Una fractura expuesta amenaza la estabilidad del esquema de toma de decisiones en el corazón del poder político argentino.
Lo que comenzó como un aparente ajuste en el cronograma parlamentario derivó en un escándalo de proporciones mayúsculas, dejando al descubierto una mesa política totalmente agrietada, minada por desconfianzas mutuas y versiones cruzadas que obligaron a un inmediato e infructuoso operativo de contención en los pasillos de la Casa Rosada.
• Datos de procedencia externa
Context: an optimization exercise on an open-source flow, tuned for small area, a short achievable clock period and few clock cycles per item. The choices shown serve that exercise and are no tape-out recipe.
Power and IR drop assume default switching activity.

==> flow/design.v <==
package hlfr_pkg;
   localparam int BUF_DEPTH_DEF = 256;
   localparam int OPCODE_W = 2;
   localparam int BYTE_W   = 8;
   localparam int INDEX_W  = 8;
   localparam int COUNT_W  = 9;
   localparam int EVENT_W  = 3;
   localparam logic [OPCODE_W-1:0] OP_BYTE    = 2'd0;
   localparam logic [OPCODE_W-1:0] OP_RELEASE = 2'd1;
   localparam logic [OPCODE_W-1:0] OP_READ    = 2'd2;
   localparam logic [EVENT_W-1:0] EV_STORED    = 3'd0;
   localparam logic [EVENT_W-1:0] EV_DROP_DONE = 3'd1;
   localparam logic [EVENT_W-1:0] EV_BAD_FIRST = 3'd2;
   localparam logic [EVENT_W-1:0] EV_BAD_SECND = 3'd3;
   localparam logic [EVENT_W-1:0] EV_OVERFLOW  = 3'd4;
   localparam logic [EVENT_W-1:0] EV_TOO_LONG  = 3'd5;
   localparam logic [EVENT_W-1:0] EV_COMPLETE  = 3'd6;
   localparam logic [EVENT_W-1:0] EV_OTHER_OP  = 3'd7;
   localparam logic [BYTE_W-1:0]  SYNC_FIRST   = 8'h5A;
   localparam logic [BYTE_W-1:0]  SYNC_SECOND  = 8'hA5;
   localparam logic [COUNT_W-1:0] HEADER_BYTES = 9'd3;
   typedef struct packed {
      logic                 frame_done;
      logic [COUNT_W-1:0]   byte_count;
      logic [EVENT_W-1:0]   event_code;
   } hlfr_status_type;
endpackage
import hlfr_pkg::*;
module hlfr_ctrl (
   input  logic                  clock,
   input  logic                  reset,
   input  logic                  accept,
   input  logic [OPCODE_W-1:0]   opcode,
   input  logic [BYTE_W-1:0]     rx_byte,
   output logic                  wr_en,
   output logic [7:0]            wr_pos,
   output hlfr_pkg::hlfr_status_type status
);
   logic [COUNT_W-1:0] count_ff, count_in;
   logic               done_ff, done_in;
   logic               hdr0_ff, hdr0_in;
   logic               hdr1_ff, hdr1_in;
   logic               hdr2_ff, hdr2_in;
   logic               last_ff, last_in;
   logic [7:0]         rem_ff, rem_in;
   logic [EVENT_W-1:0] event_code;
   logic               is_byte;
   assign is_byte = opcode == OP_BYTE;
   always_comb begin
      count_in   = count_ff;
      done_in    = done_ff;
      hdr0_in    = hdr0_ff;
      hdr1_in    = hdr1_ff;
      hdr2_in    = hdr2_ff;
      last_in    = last_ff;
      rem_in     = rem_ff;
      event_code = EV_OTHER_OP;
      case (opcode)
         OP_BYTE: begin
            if (done_ff) begin
               event_code = EV_DROP_DONE;
            end else if (hdr0_ff) begin
               if (rx_byte == SYNC_FIRST) begin
                  count_in   = 9'd1;
                  hdr0_in    = 1'b0;
                  hdr1_in    = 1'b1;
                  event_code = EV_STORED;
               end else begin
                  event_code = EV_BAD_FIRST;
               end
            end else if (hdr1_ff) begin
               hdr1_in = 1'b0;
               if (rx_byte == SYNC_SECOND) begin
                  count_in   = 9'd2;
                  hdr2_in    = 1'b1;
                  event_code = EV_STORED;
               end else begin
                  count_in   = 9'd0;
                  hdr0_in    = 1'b1;
                  event_code = EV_BAD_SECND;
               end
            end else if (hdr2_ff) begin
               hdr2_in = 1'b0;
               if (rx_byte > 8'd253) begin
                  count_in   = 9'd0;
                  hdr0_in    = 1'b1;
                  event_code = EV_TOO_LONG;
               end else if (rx_byte == 8'd0) begin
                  count_in   = 9'd3;
                  done_in    = 1'b1;
                  event_code = EV_COMPLETE;
               end else begin
                  count_in   = 9'd3;
                  rem_in     = rx_byte - 8'd1;
                  last_in    = rx_byte == 8'd1;
                  event_code = EV_STORED;
               end
            end else begin
               count_in = count_ff + 9'd1;
               if (last_ff) begin
                  done_in    = 1'b1;
                  event_code = EV_COMPLETE;
               end else begin
                  rem_in     = rem_ff - 8'd1;
                  last_in    = rem_ff == 8'd1;
                  event_code = EV_STORED;
               end
            end
         end
         OP_RELEASE: begin
            count_in = '0;
            done_in  = 1'b0;
            hdr0_in  = 1'b1;
            hdr1_in  = 1'b0;
            hdr2_in  = 1'b0;
         end
         default: begin
         end
      endcase
   end
   always_ff @(posedge clock) begin
      if (reset) begin
         count_ff <= '0;
         done_ff  <= 1'b0;
         hdr0_ff  <= 1'b1;
         hdr1_ff  <= 1'b0;
         hdr2_ff  <= 1'b0;
      end else if (accept) begin
         count_ff <= count_in;
         done_ff  <= done_in;
         hdr0_ff  <= hdr0_in;
         hdr1_ff  <= hdr1_in;
         hdr2_ff  <= hdr2_in;
      end
   end
   always_ff @(posedge clock) begin
      if (accept) begin
         rem_ff  <= rem_in;
         last_ff <= last_in;
      end
   end
   assign wr_en             = accept && is_byte && !done_ff;
   assign wr_pos            = count_ff[7:0];
   assign status.frame_done = done_in;
   assign status.byte_count = count_in;
   assign status.event_code = event_code;
endmodule
import hlfr_pkg::*;
module hlfr_store #(
   parameter int GRP = 64,
   localparam int NG = 256 / GRP,
   localparam int GW = $clog2(GRP)
) (
   input  logic              clock,
   input  logic              wr_en,
   input  logic [7:0]        wr_addr,
   input  logic [BYTE_W-1:0] wr_data,
   input  logic [GRP-1:0]    rd_lo_oh,
   output logic [NG-1:0][BYTE_W-1:0] grp_data
);
   logic [BYTE_W-1:0] mem [256];
   assign mem[0] = SYNC_FIRST;
   assign mem[1] = SYNC_SECOND;
   for (genvar i = 2; i < 256; i++) begin : g_row
      always_ff @(posedge clock) begin
         if (wr_en && wr_addr == 8'(i)) begin
            mem[i] <= wr_data;
         end
      end
   end
   for (genvar g = 0; g < NG; g++) begin : g_grp
      always_comb begin
         grp_data[g] = '0;
         for (int j = 0; j < GRP; j++) begin
            grp_data[g] = grp_data[g] | (mem[g * GRP + j] & {BYTE_W{rd_lo_oh[j]}});
         end
      end
   end
endmodule
import hlfr_pkg::*;
module header_length_frame_receiver_core
#(
   parameter int BUF_DEPTH = BUF_DEPTH_DEF
) (
   input  logic                clock,
   input  logic                reset,
   input  logic                req_valid,
   output logic                req_ready,
   input  logic [OPCODE_W-1:0] req_opcode,
   input  logic [BYTE_W-1:0]   req_rx_byte,
   input  logic [INDEX_W-1:0]  req_read_index,
   output logic                rsp_valid,
   input  logic                rsp_ready,
   output logic                rsp_frame_done,
   output logic [COUNT_W-1:0]  rsp_byte_count,
   output logic [BYTE_W-1:0]   rsp_read_data,
   output logic [EVENT_W-1:0]  rsp_event_code
);
   localparam int GRP = 128;
   localparam int NG  = 256 / GRP;
   localparam int GW  = $clog2(GRP);
   logic               advance;
   logic               accept;
   logic               wr_en;
   logic [7:0]         wr_pos;
   hlfr_pkg::hlfr_status_type status;
   logic [NG-1:0][BYTE_W-1:0] grp_data;
   logic               s1_valid_ff;
   hlfr_pkg::hlfr_status_type s1_stat_ff;
   logic               s1_rd_ff;
   logic [NG-1:0]      s1_hi_oh_ff;
   logic [NG-1:0][BYTE_W-1:0] s1_grp_ff;
   logic [BYTE_W-1:0]  s1_data;
   logic               rsp_valid_ff;
   hlfr_pkg::hlfr_status_type rsp_stat_ff;
   logic [BYTE_W-1:0]  rsp_data_ff;
   assign advance   = !rsp_valid_ff || rsp_ready;
   assign req_ready = advance;
   assign accept    = req_valid && advance;
   hlfr_ctrl u_ctrl (
      .clock  (clock),
      .reset  (reset),
      .accept (accept),
      .opcode (req_opcode),
      .rx_byte(req_rx_byte),
      .wr_en  (wr_en),
      .wr_pos (wr_pos),
      .status (status)
   );
   hlfr_store #(.GRP(GRP)) u_store (
      .clock   (clock),
      .wr_en   (wr_en),
      .wr_addr (wr_pos),
      .wr_data (req_rx_byte),
      .rd_lo_oh(GRP'(1) << req_read_index[GW-1:0]),
      .grp_data(grp_data)
   );
   always_comb begin
      s1_data = '0;
      for (int g = 0; g < NG; g++) begin
         s1_data = s1_data | (s1_grp_ff[g] & {BYTE_W{s1_hi_oh_ff[g]}});
      end
   end
   always_ff @(posedge clock) begin
      if (reset) begin
         s1_valid_ff  <= 1'b0;
         rsp_valid_ff <= 1'b0;
      end else if (advance) begin
         s1_valid_ff  <= req_valid;
         rsp_valid_ff <= s1_valid_ff;
      end
   end
   always_ff @(posedge clock) begin
      if (advance) begin
         s1_stat_ff  <= status;
         s1_rd_ff    <= req_opcode == OP_READ;
         s1_hi_oh_ff <= NG'(1) << req_read_index[7:GW];
         s1_grp_ff   <= grp_data;
         rsp_stat_ff <= s1_stat_ff;
         rsp_data_ff <= s1_rd_ff ? s1_data : '0;
      end
   end
   assign rsp_valid      = rsp_valid_ff;
   assign rsp_frame_done = rsp_stat_ff.frame_done;
   assign rsp_byte_count = rsp_stat_ff.byte_count;
   assign rsp_read_data  = rsp_data_ff;
   assign rsp_event_code = rsp_stat_ff.event_code;
endmodule
clock: 5.0 ns
lec_check: 0
cap_margin: 20
core_margin: 2
core_utilization: 40
cts_cluster_diameter: 60
cts_cluster_size: 24
setup_slack_margin: 2.5
slew_margin: 20
synth_hierarchical: 1
run.sh (not shown) runs the stock make flow with config.mk's settings and CLKGATE_MAP_FILE= SYNTH_SCRIPT=/design/flow/synth_recipe.tcl, a recipe that flattens the netlist after the stock synthesis.
The starting point finished clean.
Edit:
--- a/flow/design.v
+++ b/flow/design.v
@@ -195,9 +195,9 @@
    output logic [COUNT_W-1:0]  rsp_byte_count,
    output logic [BYTE_W-1:0]   rsp_read_data,
    output logic [EVENT_W-1:0]  rsp_event_code
 );
-   localparam int GRP = 128;
+   localparam int GRP = 32;
    localparam int NG  = 256 / GRP;
    localparam int GW  = $clog2(GRP);
    logic               advance;
    logic               accept;
After rerunning: The changed run completed without violations; flip-flop and latch count climbs by 54; maximum frequency climbs by 14%; routed wire length drops by 1.4%; sequential power climbs by about 4%; global-route usage drops by 1.1 points; setup slack gains 370 ps; clock skew drops by 16 ps; combinational power climbs by about 9%; power climbs by 2.4%; count of clock-buffer cells in the layout climbs by 1; critical path depth drops by 4; cell count drops by 1.0%.
No run of this note included a check of the RTL's function; only the layout flow was run.

-- port drivers added, routing unchanged --
How much do the figures lean on ideal ports? The routed layouts below were timed once more, with nothing changed but the port constraints.
Step 1 sets driving cells, clkbuf_16 on the clock port and buf_2 on the other inputs (assumed; they add their load-dependent delay and slew).
Step 2, shift: input delay + t, output delay - t, t = (earliest + latest rising clock arrival at the registers) / 2. This alone moves slack from input paths to output paths.
Slacks: ideal ports / drivers / drivers and shift; pairs: ideal ports / drivers.
run | shift t [ns] | setup slack, ns | latest minus earliest clock arrival (ns) | worst slew at a driven data input, ns
the first run | 0.897 | 2.077 / 2.083 / 1.186 | 0.062 / 0.062 | 0.16
the second run | 0.873 | 2.444 / 2.419 / 1.615 | 0.045 / 0.045 | 0.15
After both steps setup and hold are still met in every run listed. The setup slack of the first run, which loses most, moves by +0.006 ns with the drivers and by -0.891 ns with both steps.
La cancelación imprevista del informe de gestión del jefe de Gabinete abrió una verdadera caja de Pandora sobre el caótico funcionamiento del oficialismo.
Las esquirlas del enfrentamiento llegaron rápidamente al Congreso, desatando acusaciones cruzadas de traición y «cuentapropismo». Quedó expuesta la fuerte crisis libertaria luego de que la senadora oficialista decidiera suspender de forma unilateral la presentación del ministro coordinador, desatando un tendal de interpretaciones y furia contenida en Balcarce 50.
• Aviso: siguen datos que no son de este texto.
From an optimization exercise on the open Yosys and OpenROAD flow, aimed at small area, a short achievable clock period and few clock cycles; shortcuts taken in it are not production practice. The RTL was checked by simulation tests, not by an equivalence proof against the original design. Power and IR drop assume default switching activity.

Design ex_stage, start of the top module:
module ex_stage #(
    parameter int XLEN = 32
) (
    input  logic                      clk,
    input  logic                      rst_n_i,
    input  logic [ex_pkg::INST_W-1:0] inst_i,
    input  logic [XLEN-1:0]           inst_addr_i,
    input  logic [XLEN-1:0]           rs1_data_i,
    input  logic [XLEN-1:0]           rs2_data_i,
    output logic                      reg_w_ena_o,
    output logic [4:0]                reg_w_addr_o,
    output logic [XLEN-1:0]           reg_w_data_o,
    output logic                      mem_r_ena_o,
    output logic [XLEN-1:0]           mem_r_addr_o,
    output logic                      mem_w_ena_o,
    output logic [XLEN-1:0]           mem_w_addr_o,
    output logic [XLEN-1:0]           mem_w_data_o,
    output logic                      jump_flag_o,
    output logic [XLEN-1:0]           jump_addr_o,
    output logic                      div_hold_o
);
    logic [31:0] inst;
    logic [31:0] pc;
    logic [31:0] a;
    logic [31:0] b;
    logic [6:0]  opcode;
    logic [2:0]  f3;
    assign inst   = inst_i;
    assign pc     = inst_addr_i;
    assign a      = rs1_data_i;
    assign b      = rs2_data_i;
    assign opcode = inst[6:0];
    assign f3     = inst[14:12];
    logic is_op_imm, is_op, is_load, is_store, is_branch, is_jal, is_jalr, is_lui, is_auipc;
  ...
Size: about 3,800 cells after synthesis, about 110 flip-flops, ~300 I/O pins, ~0.022 mm² of cells after synthesis.
Settings: LEC_CHECK=0, ABC_AREA=1, CAP_MARGIN=20, CORE_MARGIN=2, CORE_UTILIZATION=40, SETUP_SLACK_MARGIN=2.5, SLEW_MARGIN=20; clock period 11.0 ns.
standard.sh (not shown) runs the stock make flow with config.mk's settings and CLKGATE_MAP_FILE= SYNTH_SCRIPT=/design/flow/synth_recipe.tcl, a recipe that flattens the netlist after the stock synthesis.
==> flow/flow/run.sh <==
#!/bin/bash
# The standard layout, with each port buffered by buf_1 instead of the
# default delay-cell buffer. The make run's full output goes to flow_make.log.
set -euo pipefail
export BUFFER_PORTS_ARGS="-buffer_cell sky130_fd_sc_hd__buf_1"
bash standard.sh "BUFFER_PORTS_ARGS=-buffer_cell sky130_fd_sc_hd__buf_1" finish > flow_make.log 2>&1
The first run completed without violations.
Testbench counts at the start, summed over its fixed seeds: cycles 5,373.
Next try:
==> flow/flow/run.sh (replaced) <==
#!/bin/bash
# The standard layout, with each port buffered by buf_2 instead of the
# default delay-cell buffer. The make run's full output goes to flow_make.log.
set -euo pipefail
export BUFFER_PORTS_ARGS="-buffer_cell sky130_fd_sc_hd__buf_2"
bash standard.sh "BUFFER_PORTS_ARGS=-buffer_cell sky130_fd_sc_hd__buf_2" finish > flow_make.log 2>&1
SETUP_SLACK_MARGIN = 2.0   (was 2.5)
Routed wire length drops by 3.5%.
First-iteration DRC count drops by 0.73%.
Final cell count drops by 1.4%.
Design area drops by 3.3%.
Clock-buffer cell count stays the same.
Synthesized area stays the same.
Next try:
==> flow/flow/run.sh (replaced) <==
#!/bin/bash
# The standard layout, with each port buffered by buf_1 instead of the
# default delay-cell buffer. The make run's full output goes to flow_make.log.
set -euo pipefail
export BUFFER_PORTS_ARGS="-buffer_cell sky130_fd_sc_hd__buf_1"
bash standard.sh "BUFFER_PORTS_ARGS=-buffer_cell sky130_fd_sc_hd__buf_1" finish > flow_make.log 2>&1
Maximum frequency climbs by 0.45%. Synthesized cell count stays the same. Clock power drops by 5.4%.
Next try:
==> flow/flow/run.sh (replaced) <==
#!/bin/bash
# The standard layout, with each port buffered by buf_2 instead of the
# default delay-cell buffer. The make run's full output goes to flow_make.log.
set -euo pipefail
export BUFFER_PORTS_ARGS="-buffer_cell sky130_fd_sc_hd__buf_2"
bash standard.sh "BUFFER_PORTS_ARGS=-buffer_cell sky130_fd_sc_hd__buf_2" finish > flow_make.log 2>&1
CORE_UTILIZATION = 45   (was 40)
SETUP_SLACK_MARGIN = 3.0   (was 2.0)
Result: Synthesized area is unchanged. Sequential power hardly moves. Clock skew came out higher by 0.0075 ns. Wire length came out higher by a few percent. Clock power came out higher by a few percent. Worst setup slack gains 0.68 ns.

========
Starting RTL as in the previous note.
==> flow/config.mk <==
export PLATFORM = sky130hd
export DESIGN_NAME = ex_stage
export DESIGN_NICKNAME = ex_stage
export VERILOG_FILES = /design/flow/design.v
export SDC_FILE = /design/flow/constraint.sdc
export NUM_CORES = 4
export LEC_CHECK = 0
export ABC_AREA = 1
export CAP_MARGIN = 20
export CORE_MARGIN = 2
export CORE_UTILIZATION = 40
export SETUP_SLACK_MARGIN = 2.5
export SLEW_MARGIN = 20
export TNS_END_PERCENT = 20
==> flow/constraint.sdc <==
create_clock -name core_clock -period 11.0 [get_ports {clk}]
set_input_delay 2.2000 -clock core_clock [delete_from_list [all_inputs] [get_ports {clk}]]
set_output_delay 2.2000 -clock core_clock [all_outputs]
set_load 0.01 [all_outputs]
==> flow/flow/run.sh <==
#!/bin/bash
# The standard layout, with each port buffered by buf_1 instead of the
# default delay-cell buffer. The make run's full output goes to flow_make.log.
set -euo pipefail
export BUFFER_PORTS_ARGS="-buffer_cell sky130_fd_sc_hd__buf_1"
bash standard.sh "BUFFER_PORTS_ARGS=-buffer_cell sky130_fd_sc_hd__buf_1" finish > flow_make.log 2>&1
The starting point finished with timing, DRC and antenna clean.
Testbench counts at the start, summed over its fixed seeds: cycles 5,373.
Edit:
==> flow/flow/run.sh (replaced) <==
#!/bin/bash
# The standard layout, with each port buffered by buf_2 instead of the
# default delay-cell buffer. The make run's full output goes to flow_make.log.
set -euo pipefail
export BUFFER_PORTS_ARGS="-buffer_cell sky130_fd_sc_hd__buf_2"
bash standard.sh "BUFFER_PORTS_ARGS=-buffer_cell sky130_fd_sc_hd__buf_2" finish > flow_make.log 2>&1
- SETUP_SLACK_MARGIN: 2.5 -> 1.0
- TNS_END_PERCENT: 20 -> default
The new run finished clean.
Final area goes down by 4.2%.
Cell count drops by 1.7%.
Clock skew went up by 0.0045 ns.
Count of clock-buffer cells in the layout stays the same.
Die area does not change.

[static timing again, ports no longer ideal]
The results above use ideal ports. As a check the final layouts listed here were re-extracted and re-timed, cells and wires unchanged.
Step 1, drivers: a clkbuf_16 drives clk and a buf_2 each remaining input, both assumed.
Step 2 also shifts input and output timing later by t, the mid clock arrival at the registers, as if the neighbouring blocks saw the same clock.
Slacks: ideal / step 1 / step 2; pairs: ideal / step 1.
run	t (ns)	slack for setup (ns)	hold WS [ns]	worst setup path at the end	cell pins on the clock port's net
the first run of note 1	0.485	2.430 / 2.372 / 2.372	0.491 / 0.491 / 0.491	input to output	1
the second run of note 1	0.487	1.965 / 1.944 / 1.944	0.499 / 0.499 / 0.499	input to output	1
the third run of note 1	0.482	2.005 / 1.984 / 1.984	0.490 / 0.490 / 0.490	input to output	1
the fourth run of note 1	0.482	2.688 / 2.577 / 2.577	0.490 / 0.490 / 0.490	input to output	1
the first run of note 2	0.485	2.173 / 2.151 / 2.151	0.491 / 0.491 / 0.491	input to output	1
the second run of note 2	0.491	1.297 / 1.275 / 1.275	0.501 / 0.501 / 0.501	input to output	1
After both steps every run listed still meets setup and hold. The setup slack of the fourth run of note 1, which loses most, moves by -0.111 ns with the drivers and by -0.111 ns with both steps.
El desmarque de Adorni y la polémica justificación de la exministra
La polémica estalló tras conocerse la postergación de la comparecencia constitucional del jefe de Gabinete, Manuel Adorni, originalmente pautada para el jueves 2 de julio en la Cámara de Senadores. La senadora Patricia Bullrich —quien llamativamente se ausentó de las tres tandas de reuniones previas celebradas en Casa Rosada— fue la encargada de comunicar públicamente la suspensión del informe. La reacción de Adorni no se hizo esperar: a través de su cuenta en la red social X, se desmarcó de la legisladora asegurando que está «a disposición» para asistir y cumplir con la Carta Magna, en un intento por desactivar los rumores de debilidad, en un contexto donde el funcionario es investigado por presunto enriquecimiento ilícito.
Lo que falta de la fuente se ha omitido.